La Casa di giorno si ritrova, quindi, un’altra volta a lavorare da lontano: «Siamo in contatto con i nostri anziani anche grazie al supporto delle famiglie – prosegue la direttrice – però non possiamo scaricare su di loro tutta la responsabilità. Abbiamo così inviato un questionario per capire quali fossero le loro esigenze: stiamo lavorando sulle risposte anche per comprendere meglio quali tra gli utenti abbiamo voglia di imparare un po’ di tecnologia: su 53, infatti, solo 3 sono capaci di utilizzare lo smartphone. Purtroppo la prima pandemia ha dimezzato la frequenza e molti di loro hanno avuto un decadimento psicofisico: non vogliamo che succeda ancora o quanto meno cerchiamo di fare in modo che il fenomeno venga arginato restando in contatto e fidelizzandoli».

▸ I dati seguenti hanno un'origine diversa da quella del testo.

`src/design/photocathode_pixel_qe_mapper_defines.svh`:
```
// Assertion macros shared by the photocathode pixel mapper RTL.
`ifndef PHOTOCATHODE_PIXEL_QE_MAPPER_DEFINES_SVH
`define PHOTOCATHODE_PIXEL_QE_MAPPER_DEFINES_SVH

// Same-cycle implication, checked outside reset.
`define PQM_ASSERT_NOW(label, clk, rst, ante, cons, msg) \
   label: assert property (@(posedge clk) disable iff (rst) (ante) |-> (cons)) \
      else $error(msg);

// Next-cycle implication, checked outside reset.
`define PQM_ASSERT_NEXT(label, clk, rst, ante, cons, msg) \
   label: assert property (@(posedge clk) disable iff (rst) (ante) |=> (cons)) \
      else $error(msg);

`endif

```
`src/design/pqm_pkg.sv`:
```
// Package with the grid geometry and efficiency table of the pixel mapper.
`default_nettype none

package pqm_pkg;

   // Grid size and table length.
   localparam int PIXELS_PER_ROW    = 8;
   localparam int PIXEL_ROWS        = 8;
   localparam int EFFICIENCY_POINTS = 15;

   // Field widths.
   localparam int POS_W  = 18;
   localparam int EN_W   = 16;
   localparam int RND_W  = 16;
   localparam int EFF_W  = 17;
   localparam int CODE_W = 8;

   // Geometry in units of mm * 4096, scaled by N * 20 along an axis of N pixels.
   localparam int HALF_SIZE   = 100352;
   localparam int PITCH_UNIT  = 983;
   localparam int DEAD_UNIT   = 3;
   localparam int FRAC_SCALE  = 4096;
   localparam int PITCH       = PITCH_UNIT * FRAC_SCALE;
   localparam int ACT_COL     = (PITCH_UNIT - DEAD_UNIT * PIXELS_PER_ROW) * FRAC_SCALE;
   localparam int ACT_ROW     = (PITCH_UNIT - DEAD_UNIT * PIXEL_ROWS) * FRAC_SCALE;
   localparam int FAIL_OFFSET = 100;

   // Derived widths.
   localparam int SHIFT_W  = $clog2(2 * HALF_SIZE + 1);
   localparam int MAX_N    = (PIXELS_PER_ROW > PIXEL_ROWS) ? PIXELS_PER_ROW : PIXEL_ROWS;
   localparam int AXIS_M_W = $clog2(2 * HALF_SIZE * MAX_N * 20 + 1);
   localparam int COL_W    = (PIXELS_PER_ROW > 1) ? $clog2(PIXELS_PER_ROW) : 1;
   localparam int ROW_W    = (PIXEL_ROWS > 1) ? $clog2(PIXEL_ROWS) : 1;
   localparam int BIN_W    = $clog2(EFFICIENCY_POINTS);
   localparam int FULL_W   = $clog2(PIXELS_PER_ROW * PIXEL_ROWS + FAIL_OFFSET + 1);

   // Efficiency table: energy in eV * 4096, efficiency as a fraction * 65536.
   localparam logic [EN_W-1:0] ENERGY_PTS [EFFICIENCY_POINTS] = '{
      16'd7619,  16'd8028,  16'd8315,  16'd8724,  16'd9339,  16'd9708,
      16'd10158, 16'd10609, 16'd11100, 16'd12739, 16'd13804, 16'd15278,
      16'd16916, 16'd17981, 16'd19005
   };

   localparam logic [EFF_W-1:0] EFF_PTS [EFFICIENCY_POINTS] = '{
      17'd13,    17'd131,   17'd459,   17'd1311,  17'd2621,  17'd5243,
      17'd8520,  17'd11141, 17'd13107, 17'd17039, 17'd17695, 17'd18350,
      17'd14418, 17'd11796, 17'd6554
   };

endpackage

`default_nettype wire

```
`src/design/photocathode_pixel_qe_mapper.sv`:
```
// Photocathode pixel mapper: hit position to pixel code with efficiency test.
//
// Usage:
//   The req_ channel carries one photon hit per transfer: local x and y in mm
//   times 4096, photon energy in eV times 4096 and a 16-bit random draw. The
//   rsp_ channel returns one pixel code per hit, in order: 0 for a dead
//   strip, 1..64 for a pixel, plus 100 when the hit fails the efficiency test.
//   A transfer takes place at a rising edge with valid high and stall low.
//   Throughput is one hit per cycle while the receiver does not stall.
//   The block is a five-register pipeline: clamp and scale, grid and bin
//   search, dead-strip test and table lookup, three products, then the
//   final compare in the output register.
//   When the receiver stalls, the output register holds its result and the
//   earlier stages keep advancing into empty slots; req_stall rises only
//   when every stage holds a hit. Reset empties the pipeline; no result is
//   lost or repeated across a stall.
`default_nettype none

module photocathode_pixel_qe_mapper (
   input  wire logic                               clock,
   input  wire logic                               reset,
   input  wire logic                               req_valid,
   output logic                                    req_stall,
   input  wire logic signed [pqm_pkg::POS_W-1:0]   req_local_x,
   input  wire logic signed [pqm_pkg::POS_W-1:0]   req_local_y,
   input  wire logic        [pqm_pkg::EN_W-1:0]    req_photon_energy,
   input  wire logic        [pqm_pkg::RND_W-1:0]   req_random_draw,
   output logic                                    rsp_valid,
   input  wire logic                               rsp_stall,
   output logic             [pqm_pkg::CODE_W-1:0]  rsp_pixel_code
);

`include "photocathode_pixel_qe_mapper_defines.svh"

   // Stage enables.
   logic en1, en2, en3, en4, en5;

   // Stage 1 registers.
   logic                              s1_valid_ff;
   logic [pqm_pkg::AXIS_M_W-1:0]      s1_mx_ff, s1_my_ff, s1_mx_in, s1_my_in;
   logic [pqm_pkg::EN_W-1:0]          s1_energy_ff;
   logic [pqm_pkg::RND_W-1:0]         s1_rnd_ff;

   // Stage 2 registers.
   logic                              s2_valid_ff;
   logic [pqm_pkg::AXIS_M_W-1:0]      s2_mx_ff, s2_my_ff;
   logic [pqm_pkg::COL_W-1:0]         s2_col_ff, s2_col_in;
   logic [pqm_pkg::ROW_W-1:0]         s2_row_ff, s2_row_in;
   logic [pqm_pkg::BIN_W-1:0]         s2_bin_ff, s2_bin_in;
   logic                              s2_inbin_ff, s2_inbin_in;
   logic [pqm_pkg::EN_W-1:0]          s2_energy_ff;
   logic [pqm_pkg::RND_W-1:0]         s2_rnd_ff;

   // Stage 3 registers.
   logic                              s3_valid_ff;
   logic                              s3_dead_ff, s3_dead_in;
   logic [pqm_pkg::FULL_W-1:0]        s3_code_ff, s3_code_in;
   logic                              s3_inbin_ff;
   logic [pqm_pkg::EN_W-1:0]          s3_ediff_ff, s3_ediff_in;
   logic [pqm_pkg::EN_W-1:0]          s3_dp_ff, s3_dp_in;
   logic signed [pqm_pkg::EFF_W:0]    s3_dq_ff, s3_dq_in;
   logic [pqm_pkg::EFF_W-1:0]         s3_qk_ff, s3_qk_in;
   logic [pqm_pkg::RND_W-1:0]         s3_rnd_ff;

   // Stage 4 registers.
   localparam int RDP_W = pqm_pkg::RND_W + pqm_pkg::EN_W;
   localparam int QDP_W = pqm_pkg::EFF_W + pqm_pkg::EN_W;
   localparam int EDQ_W = pqm_pkg::EN_W + 1 + pqm_pkg::EFF_W + 1;
   localparam int CMP_W = EDQ_W + 1;
   logic                              s4_valid_ff;
   logic                              s4_dead_ff;
   logic [pqm_pkg::FULL_W-1:0]        s4_code_ff;
   logic                              s4_inbin_ff;
   logic [RDP_W-1:0]                  s4_rdp_ff, s4_rdp_in;
   logic [QDP_W-1:0]                  s4_qdp_ff, s4_qdp_in;
   logic signed [EDQ_W-1:0]           s4_edq_ff, s4_edq_in;

   // Output register.
   logic                              rsp_valid_ff;
   logic [pqm_pkg::CODE_W-1:0]        rsp_code_ff, rsp_code_in;

   // Each stage advances when its slot is empty or its successor advances.
   assign en5 = !rsp_valid_ff || !rsp_stall;
   assign en4 = !s4_valid_ff || en5;
   assign en3 = !s3_valid_ff || en4;
   assign en2 = !s2_valid_ff || en3;
   assign en1 = !s1_valid_ff || en2;
   assign req_stall = !en1;

   // Stage 1: clamp both coordinates, shift to the corner and scale by N * 20.
   always_comb begin
      logic signed [pqm_pkg::POS_W-1:0]  cx, cy;
      logic signed [pqm_pkg::POS_W:0]    sx, sy;
      cx = req_local_x;
      cy = req_local_y;
      if (req_local_x < -pqm_pkg::POS_W'(pqm_pkg::HALF_SIZE))
         cx = -pqm_pkg::POS_W'(pqm_pkg::HALF_SIZE);
      else if (req_local_x > pqm_pkg::POS_W'(pqm_pkg::HALF_SIZE))
         cx = pqm_pkg::POS_W'(pqm_pkg::HALF_SIZE);
      if (req_local_y < -pqm_pkg::POS_W'(pqm_pkg::HALF_SIZE))
         cy = -pqm_pkg::POS_W'(pqm_pkg::HALF_SIZE);
      else if (req_local_y > pqm_pkg::POS_W'(pqm_pkg::HALF_SIZE))
         cy = pqm_pkg::POS_W'(pqm_pkg::HALF_SIZE);
      sx = (pqm_pkg::POS_W+1)'(cx) + (pqm_pkg::POS_W+1)'(pqm_pkg::HALF_SIZE);
      sy = (pqm_pkg::POS_W+1)'(cy) + (pqm_pkg::POS_W+1)'(pqm_pkg::HALF_SIZE);
      s1_mx_in = pqm_pkg::AXIS_M_W'(sx[pqm_pkg::SHIFT_W-1:0])
                 * pqm_pkg::AXIS_M_W'(pqm_pkg::PIXELS_PER_ROW * 20);
      s1_my_in = pqm_pkg::AXIS_M_W'(sy[pqm_pkg::SHIFT_W-1:0])
                 * pqm_pkg::AXIS_M_W'(pqm_pkg::PIXEL_ROWS * 20);
   end

   always_ff @(posedge clock) begin
      if (reset) begin
         s1_valid_ff <= 1'b0;
      end else if (en1) begin
         s1_valid_ff <= req_valid;
      end
   end

   always_ff @(posedge clock) begin
      if (en1) begin
         s1_mx_ff     <= s1_mx_in;
         s1_my_ff     <= s1_my_in;
         s1_energy_ff <= req_photon_energy;
         s1_rnd_ff    <= req_random_draw;
      end
   end

   // Stage 2: column and row by comparing against pitch multiples, and the
   // efficiency bin by comparing against the table energies.
   always_comb begin
      s2_col_in   = '0;
      s2_row_in   = '0;
      s2_bin_in   = '0;
      s2_inbin_in = 1'b0;
      for (int k = 1; k < pqm_pkg::PIXELS_PER_ROW; k++) begin
         if (s1_mx_ff >= pqm_pkg::AXIS_M_W'(k * pqm_pkg::PITCH))
            s2_col_in = pqm_pkg::COL_W'(k);
      end
      for (int k = 1; k < pqm_pkg::PIXEL_ROWS; k++) begin
         if (s1_my_ff >= pqm_pkg::AXIS_M_W'(k * pqm_pkg::PITCH))
            s2_row_in = pqm_pkg::ROW_W'(k);
      end
      // Bins are disjoint: a bin holds energies above its lower point up to
      // and including its upper point.
      for (int k = 0; k < pqm_pkg::EFFICIENCY_POINTS - 1; k++) begin
         if (s1_energy_ff > pqm_pkg::ENERGY_PTS[k] &&
             s1_energy_ff <= pqm_pkg::ENERGY_PTS[k+1]) begin
            s2_bin_in   = pqm_pkg::BIN_W'(k);
            s2_inbin_in = 1'b1;
         end
      end
   end

   always_ff @(posedge clock) begin
      if (reset) begin
         s2_valid_ff <= 1'b0;
      end else if (en2) begin
         s2_valid_ff <= s1_valid_ff;
      end
   end

   always_ff @(posedge clock) begin
      if (en2) begin
         s2_mx_ff     <= s1_mx_ff;
         s2_my_ff     <= s1_my_ff;
         s2_col_ff    <= s2_col_in;
         s2_row_ff    <= s2_row_in;
         s2_bin_ff    <= s2_bin_in;
         s2_inbin_ff  <= s2_inbin_in;
         s2_energy_ff <= s1_energy_ff;
         s2_rnd_ff    <= s1_rnd_ff;
      end
   end

   // Stage 3: dead-strip test, pixel number and bin table lookup.
   always_comb begin
      logic [pqm_pkg::AXIS_M_W-1:0]  lim_x, lim_y;
      logic [pqm_pkg::BIN_W-1:0]     bin_hi;
      logic [pqm_pkg::EN_W-1:0]      p_lo, p_hi;
      logic [pqm_pkg::EFF_W-1:0]     q_hi;
      // A remainder equal to the active width still counts as active.
      lim_x = pqm_pkg::AXIS_M_W'(s2_col_ff) * pqm_pkg::AXIS_M_W'(pqm_pkg::PITCH)
              + pqm_pkg::AXIS_M_W'(pqm_pkg::ACT_COL);
      lim_y = pqm_pkg::AXIS_M_W'(s2_row_ff) * pqm_pkg::AXIS_M_W'(pqm_pkg::PITCH)
              + pqm_pkg::AXIS_M_W'(pqm_pkg::ACT_ROW);
      s3_dead_in = (s2_mx_ff > lim_x) || (s2_my_ff > lim_y);
      // Pixels are numbered from the top row down, left to right.
      s3_code_in = pqm_pkg::FULL_W'(pqm_pkg::PIXELS_PER_ROW)
                   * (pqm_pkg::FULL_W'(pqm_pkg::PIXEL_ROWS - 1) - pqm_pkg::FULL_W'(s2_row_ff))
                   + pqm_pkg::FULL_W'(s2_col_ff) + pqm_pkg::FULL_W'(1);
      bin_hi      = s2_bin_ff + pqm_pkg::BIN_W'(1);
      p_lo        = pqm_pkg::ENERGY_PTS[s2_bin_ff];
      p_hi        = pqm_pkg::ENERGY_PTS[bin_hi];
      s3_qk_in    = pqm_pkg::EFF_PTS[s2_bin_ff];
      q_hi        = pqm_pkg::EFF_PTS[bin_hi];
      s3_dp_in    = p_hi - p_lo;
      s3_ediff_in = s2_energy_ff - p_lo;
      s3_dq_in    = $signed({1'b0, q_hi}) - $signed({1'b0, s3_qk_in});
   end

   always_ff @(posedge clock) begin
      if (reset) begin
         s3_valid_ff <= 1'b0;
      end else if (en3) begin
         s3_valid_ff <= s2_valid_ff;
      end
   end

   always_ff @(posedge clock) begin
      if (en3) begin
         s3_dead_ff  <= s3_dead_in;
         s3_code_ff  <= s3_code_in;
         s3_inbin_ff <= s2_inbin_ff;
         s3_ediff_ff <= s3_ediff_in;
         s3_dp_ff    <= s3_dp_in;
         s3_dq_ff    <= s3_dq_in;
         s3_qk_ff    <= s3_qk_in;
         s3_rnd_ff   <= s2_rnd_ff;
      end
   end

   // Stage 4: the three products of the interpolation test.
   always_comb begin
      s4_rdp_in = RDP_W'(s3_rnd_ff) * RDP_W'(s3_dp_ff);
      s4_qdp_in = QDP_W'(s3_qk_ff) * QDP_W'(s3_dp_ff);
      s4_edq_in = EDQ_W'($signed({1'b0, s3_ediff_ff})) * EDQ_W'(s3_dq_ff);
   end

   always_ff @(posedge clock) begin
      if (reset) begin
         s4_valid_ff <= 1'b0;
      end else if (en4) begin
         s4_valid_ff <= s3_valid_ff;
      end
   end

   always_ff @(posedge clock) begin
      if (en4) begin
         s4_dead_ff  <= s3_dead_ff;
         s4_code_ff  <= s3_code_ff;
         s4_inbin_ff <= s3_inbin_ff;
         s4_rdp_ff   <= s4_rdp_in;
         s4_qdp_ff   <= s4_qdp_in;
         s4_edq_ff   <= s4_edq_in;
      end
   end

   // Stage 5: the hit fails when draw * dp exceeds q * dp + (E - p) * dq.
   always_comb begin
      logic signed [CMP_W-1:0]     lhs, rhs;
      logic                        fail;
      logic [pqm_pkg::FULL_W-1:0]  full;
      lhs  = $signed(CMP_W'(s4_rdp_ff));
      rhs  = $signed(CMP_W'(s4_qdp_ff)) + CMP_W'(s4_edq_ff);
      fail = s4_inbin_ff && (lhs > rhs);
      full = s4_code_ff + (fail ? pqm_pkg::FULL_W'(pqm_pkg::FAIL_OFFSET)
                                : pqm_pkg::FULL_W'(0));
      rsp_code_in = s4_dead_ff ? '0 : full[pqm_pkg::CODE_W-1:0];
   end

   always_ff @(posedge clock) begin
      if (reset) begin
         rsp_valid_ff <= 1'b0;
      end else if (en5) begin
         rsp_valid_ff <= s4_valid_ff;
      end
   end

   always_ff @(posedge clock) begin
      if (en5) begin
         rsp_code_ff <= rsp_code_in;
      end
   end

   assign rsp_valid      = rsp_valid_ff;
   assign rsp_pixel_code = rsp_code_ff;

   // A full pipeline is the only reason to hold off the sender.
   `PQM_ASSERT_NOW(a_stall_only_when_full, clock, reset, req_stall, s1_valid_ff && s4_valid_ff && rsp_valid_ff, "input stalled with an empty stage")
   // A hit leaving stage 4 lands in the output register.
   `PQM_ASSERT_NEXT(a_handoff, clock, reset, s4_valid_ff && en5, rsp_valid_ff, "result lost between stage 4 and output")
   // A dead-strip hit always reports code zero.
   `PQM_ASSERT_NEXT(a_dead_zero, clock, reset, s4_valid_ff && s4_dead_ff && en5, rsp_pixel_code == '0, "dead strip gave nonzero code")

endmodule

`default_nettype wire

```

Ma i problemi non finiscono qui perchè la Casa di giorno continua a essere in cerca di una nuova sede in quanto quella storica non è più in grado di rispondere alle nuove esigenze per problemi di spazio: «Abbiamo lanciato un appello – continua Piantanida – e il Cda sta lavorando per cercare di superare i limiti strutturali: per il momento restiamo in attesa e proseguiamo l’attività creando percorsi di formazione per i volontari e lavorando a un nuovo concetto di socialità. Il momento è tragico in modo particolare per gli anziani che sono la categoria più colpita e che, dunque, va maggiormente tutelata».